Electricity consumption varies significantly across all states due in part to differences in demographics, home size and characteristics, and weather. For example, a homeowner in a state like North Carolina–with hot, humid and long summers—uses more than twice as much electricity each year compared to a homeowner in New York State with shorter and relatively cooler summers.

Click on the image above to view the chart in full screen

The chart above highlights the differences in electricity consumption per household across a sample of states. Megawatt-hours consumed annually per home (2017) were provided by the Energy Information Administration (EIA) using form 861.

##### Calculating Homes per Megawatt

The average number of homes per megawatt of PV for a given state is simply the quotient of the average PV system performance estimate and the average annual household consumption. The graphic below outlines the homes/MW methodology for NY. This calculation was repeated for every state.

Due to differences in PV system performance and annual energy consumption per household, the number of homes powered by a MW of solar can vary significantly from state to state. The chart below shows the average number of homes powered by a MW of solar in some of the main solar markets across the country.

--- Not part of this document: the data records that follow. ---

This is an optimization exercise on Yosys and OpenROAD, whose aim is small area and few clock cycles, not a production implementation.
In this exercise RTL edits were held to simulation tests only and were not proved equivalent to the original.
Power figures rest on the tool's default switching activity, not on a simulated workload.

## flash_ctrl
module flash_ctrl (
    input  wire        clk,
    input  wire        rst,
    input  wire        start,
    input  wire [4:0]  op,
    input  wire [31:0] arg0,
    input  wire [31:0] arg1,
    input  wire [31:0] arg2,
    input  wire [31:0] arg3,
    output reg         busy,
    output reg         done,
    output wire        ok,
    output reg  [31:0] res_lo,
    output reg  [31:0] res_hi,
    output reg         bus_cs,
    output wire        bus_req,
    output reg  [7:0]  bus_tx,
    input  wire        bus_ack,
    input  wire [7:0]  bus_rx,
    output wire        ram_req,
    output wire        ram_we,
    output wire [31:0] ram_addr,
    output wire [7:0]  ram_wdata,
    input  wire        ram_ack,
    input  wire [7:0]  ram_rdata
);
Size in the first run: roughly 200 flip-flops, ~270 I/O pins, ~14000 sq um of cells after synthesis.
==> flow/config.mk <==
export PLATFORM = sky130hd
export DESIGN_NAME = flash_ctrl
export DESIGN_NICKNAME = flash_ctrl
export VERILOG_FILES = /design/flow/design.v
export SDC_FILE = /design/flow/constraint.sdc
export NUM_CORES = 4
export LEC_CHECK = 0
export CAP_MARGIN = 0
export CORE_MARGIN = 2
export CORE_UTILIZATION = 40
export PLACE_DENSITY = 0.6
export SLEW_MARGIN = 0
==> flow/constraint.sdc <==
create_clock -name core_clock -period 10.0 [get_ports {clk}]
set_input_delay 2.0000 -clock core_clock [delete_from_list [all_inputs] [get_ports {clk}]]
set_output_delay 2.0000 -clock core_clock [all_outputs]
set_load 0.01 [all_outputs]
standard.sh (not shown) runs the stock make flow with config.mk's settings and CLKGATE_MAP_FILE= SYNTH_SCRIPT=/design/flow/synth_recipe.tcl, a recipe that flattens the netlist after the stock synthesis.
==> flow/flow/run.sh <==
#!/bin/bash
# Layout flow: the standard flow (standard synthesis, floorplan, power
# grid, placement, CTS, routing) with these changes:
#  - port buffers use the smallest buffer cell instead of the default;
#  - clock tree synthesis uses clkbuf_8 clock buffers and inserts no dummy
#    loads.
set -euo pipefail
export BUFFER_PORTS_ARGS="-buffer_cell sky130_fd_sc_hd__buf_1"
export CTS_ARGS="-sink_clustering_enable -repair_clock_nets -dont_use_dummy_load -buf_list sky130_fd_sc_hd__clkbuf_8"
bash standard.sh finish > standard_flow.log 2>&1
The first run went through all stages and came out clean.
Testbench counts at the start, summed over its fixed seeds: cycles 503,256.
Source: an optimization exercise on an open RTL-to-GDS flow (aim: small area and a short achievable clock period). Production flows keep margins and buffers that such runs may drop. No functional check of the RTL was part of any run shown here. Power figures rest on the tool's default switching activity, not on a simulated workload.

<file path="run.sh">
#!/bin/bash
# synth_recipe.tcl (not shown) runs the flow's synth.tcl, then flattens the netlist and writes it again
# the make line also repeats each setting of config.mk as NAME=value (left out here)
make -C /OpenROAD-flow-scripts/flow DESIGN_CONFIG=/design/flow/config.mk WORK_HOME=/design/flow/orfs CLKGATE_MAP_FILE= SYNTH_SCRIPT=/design/flow/synth_recipe.tcl finish
</file>
<file path="config.mk">
export PLATFORM = sky130hd
export DESIGN_NAME = kps_core
export DESIGN_NICKNAME = kps_core
export VERILOG_FILES = /design/flow/design.v
export SDC_FILE = /design/flow/constraint.sdc
export NUM_CORES = 4
export LEC_CHECK = 0
export CAP_MARGIN = 20
export CORE_MARGIN = 2
export CORE_UTILIZATION = 40
export SLEW_MARGIN = 20
</file>
<file path="constraint.sdc">
create_clock -name core_clock -period 8.0 [get_ports {clk}]
set_input_delay 1.6000 -clock core_clock [delete_from_list [all_inputs] [get_ports {clk}]]
set_output_delay 1.6000 -clock core_clock [all_outputs]
set_load 0.01 [all_outputs]
</file>
<file path="design.v">
module kps_core #(
    parameter [7:0]  SENTINEL        = 8'hA5,
    parameter [3:0]  P_POS           = 4'b1001,
    parameter [3:0]  P_NEG           = 4'b0110,
    parameter [16:0] INIT_TICKS_FAST = 17'd50,
    parameter [16:0] INIT_TICKS_SLOW = 17'd1000
) (
    input  wire        clk,
    input  wire        rst,           
    input  wire        rx_valid,
    input  wire [39:0] rx_frame,
    output wire        rx_ready,
    input  wire        tick_fast,
    input  wire        tick_slow,
    output wire [3:0]  legs,
    output reg         tx_valid,
    output wire [39:0] tx_frame
);
    localparam [9:0]  DEF_FAST = INIT_TICKS_FAST * 10;
    localparam [13:0] DEF_SLOW = INIT_TICKS_SLOW / 10;
    reg        cmd_ready;
    reg        op_set, op_start, op_stop, op_rb;
    reg        chan;
    reg        sel_f, sel_s;          
    reg        set_f, set_s;          
    reg [9:0]  per_f;
    reg [13:0] per_s;
    reg [7:0]  flg_f, flg_s;
    reg        run_mode;
    reg [1:0]  phase;
    reg        stop_req;
    reg        pos, neg;              
    reg        arm_f, arm_s;
    reg [9:0]  cnt_f;                 
    reg [3:0]  pre_s;                 
    reg [13:0] cnt_s;                 
    assign rx_ready = !cmd_ready;
    assign legs     = {pos, neg, neg, pos};
    assign tx_frame = {({8{sel_f}} & flg_f) | ({8{sel_s}} & flg_s),
                       2'b00,
                       ({4{sel_s}} & per_s[13:10]),
                       ({10{sel_f}} & per_f) | ({10{sel_s}} & per_s[9:0]),
                       7'h20, chan, SENTINEL};
    wire [3:0]  rx_op  = rx_frame[15:12];
    wire        rx_ch  = rx_frame[8];
    wire [15:0] rx_val = rx_frame[31:16];
    wire        take   = !cmd_ready && rx_valid && !rst && rx_frame[7:0] == SENTINEL;
    wire        we_f   = take && rx_op == 4'h1 && !rx_ch;
    wire        we_s   = take && rx_op == 4'h1 &&  rx_ch;
    wire [9:0]  new_f = (rx_val < 16'd10)   ? 10'd10 :
                        (rx_val > 16'd1000) ? 10'd1000 : rx_val[9:0];
    wire [13:0] new_s = (rx_val == 16'd0)   ? 14'd1 :
                        (rx_val > 16'd10000) ? 14'd10000 : rx_val[13:0];
    wire [9:0]  peff_f = set_f ? per_f : DEF_FAST;
    wire [13:0] peff_s = set_s ? per_s : DEF_SLOW;
    wire start_ok = op_start && !run_mode;
    wire run1     = run_mode || start_ok;
    wire stop1    = op_stop || (stop_req && !start_ok);
    wire arm_f1   = (arm_f && !(op_set && !chan)) || start_ok;
    wire arm_s1   = (arm_s && !(op_set &&  chan)) || start_ok;
    wire [9:0]  base_f = start_ok ? peff_f : cnt_f;
    wire [13:0] base_s = start_ok ? peff_s : cnt_s;
    wire [3:0]  bpre_s = start_ok ? 4'd0   : pre_s;
    wire        tk_f   = arm_f1 && tick_fast;
    wire        tk_s   = arm_s1 && tick_slow;
    wire        el_f   = tk_f && base_f < 10'd15;
    wire        wrap_s = bpre_s == 4'd9;
    wire        el_s   = tk_s && wrap_s && base_s == 14'd1;
    wire        f_act  = el_f && run1;
    wire        s_act  = el_s && run1;
    wire        sstop   = s_act && stop1;
    wire        rearm  = s_act && !stop1;
    reg  [9:0]  n_cnt_f;
    reg  [13:0] n_cnt_s;
    reg  [3:0]  n_pre_s;
    reg  [1:0]  n_phase;
    reg         n_pos, n_neg, n_arm_f;
    always @(*) begin
        if (el_f || rearm)   n_cnt_f = peff_f;
        else if (tk_f)       n_cnt_f = base_f - 10'd10;
        else                 n_cnt_f = base_f;
        if (el_s) begin
            n_cnt_s = peff_s;
            n_pre_s = 4'd0;
        end else if (tk_s) begin
            n_cnt_s = wrap_s ? base_s - 14'd1 : base_s;
            n_pre_s = wrap_s ? 4'd0 : bpre_s + 4'd1;
        end else begin
            n_cnt_s = base_s;
            n_pre_s = bpre_s;
        end
        n_phase = start_ok ? 2'd0 : phase;
        n_pos   = pos;
        n_neg   = neg;
        n_arm_f = arm_f1;
        if (f_act) begin
            case (n_phase)
                2'd0: begin n_pos = 1'b1; n_neg = 1'b0; n_phase = 2'd1; end
                2'd1: begin n_pos = 1'b0; n_neg = 1'b1; n_phase = 2'd2; end
                default: begin n_pos = 1'b0; n_neg = 1'b0; n_arm_f = 1'b0; end
            endcase
        end
        if (s_act) begin
            n_phase = 2'd0;
            if (!stop1) n_arm_f = 1'b1;
        end
    end
    always @(posedge clk) begin
        cmd_ready <= take;
        op_set    <= take && rx_op == 4'h1;
        op_start  <= take && rx_op == 4'h2;
        op_stop   <= take && rx_op == 4'h3;
        op_rb     <= take && rx_op == 4'h4;
        tx_valid  <= op_rb && !rst;
        if (!cmd_ready) begin
            chan  <= rx_ch;
            sel_f <= !rx_ch && set_f;
            sel_s <=  rx_ch && set_s;
        end
        if (we_f) begin
            per_f <= new_f;
            flg_f <= rx_frame[39:32];
        end
        if (we_s) begin
            per_s <= new_s;
            flg_s <= rx_frame[39:32];
        end
        cnt_f <= n_cnt_f;
        cnt_s <= n_cnt_s;
        pre_s <= n_pre_s;
        if (rst) begin
            set_f    <= 1'b0;
            set_s    <= 1'b0;
            run_mode <= 1'b0;
            phase    <= 2'd0;
            stop_req <= 1'b0;
            pos      <= 1'b0;
            neg      <= 1'b0;
            arm_f    <= 1'b0;
            arm_s    <= 1'b0;
        end else begin
            if (we_f) set_f <= 1'b1;
            if (we_s) set_s <= 1'b1;
            run_mode <= run1 && !sstop;
            phase    <= n_phase;
            stop_req <= stop1 && !sstop;
            pos      <= n_pos;
            neg      <= n_neg;
            arm_f    <= n_arm_f;
            arm_s    <= arm_s1 && !sstop;
        end
    end
endmodule
</file>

Click on the image above to view the chart in full screen

#### National Average Homes/MW Methodology

The current national average (through 2018) of homes powered by a MW of solar is 190. Since SEIA began calculating this number in 2012 it has ranged from 150 - 210 homes/MW in line with the market share of system types and the geographic distribution of solar PV systems. As utility-scale systems have taken on a greater share of total PV capacity, it has put upward pressure on the homes/MW number because those systems generally have higher yields than rooftop systems. Conversely, as the solar PV market diversifies and California's share of total capacity decreases, downward pressure is applied to the homes/MW number because most states lack the balance of solar resource (insolation) and low humidity (resulting in relatively low cooling load) seen in California. As these and other trends continue to emerge, we can expect continued minor adjustments to the homes/MW number.

The methodology behind the national average calculation includes the following steps:

- First, the total number of homes powered by PV within each state was calculated.
- The first step in calculating the total number of homes powered within a state was to determine the total output generated by PV. The total PV generation within a state is the product of the respective state’s average PV system performance estimate and cumulative installed PV capacity.
- Then, the total PV generation was divided by the average annual electricity consumption per household within the respective state. The quotient is the total number of homes powered by PV within the state.

The flow chart below outlines the step-by-step process used to calculate the total number of homes powered by PV in New York. This process was repeated for all 50 states.

Once the total number of homes powered by PV was calculated in every state, the totals were summed to show the national total number of homes powered by PV. The national total was then divided by the national cumulative installed PV capacity. The quotient is the national average number of homes powered by a MW of PV. The flow chart below outlines the final step in the methodology.

Standard PV panel capacity is measured in direct current (DC) watts under Standard Test Conditions (STC). As such this is the way the industry typically tracks product volume. The DC output from panels must be converted to alternating current (AC) before being put to use in a home or distributed on the electric grid. Large, utility PV, CPV and CSP plants typically report their capacity already converted to AC watts.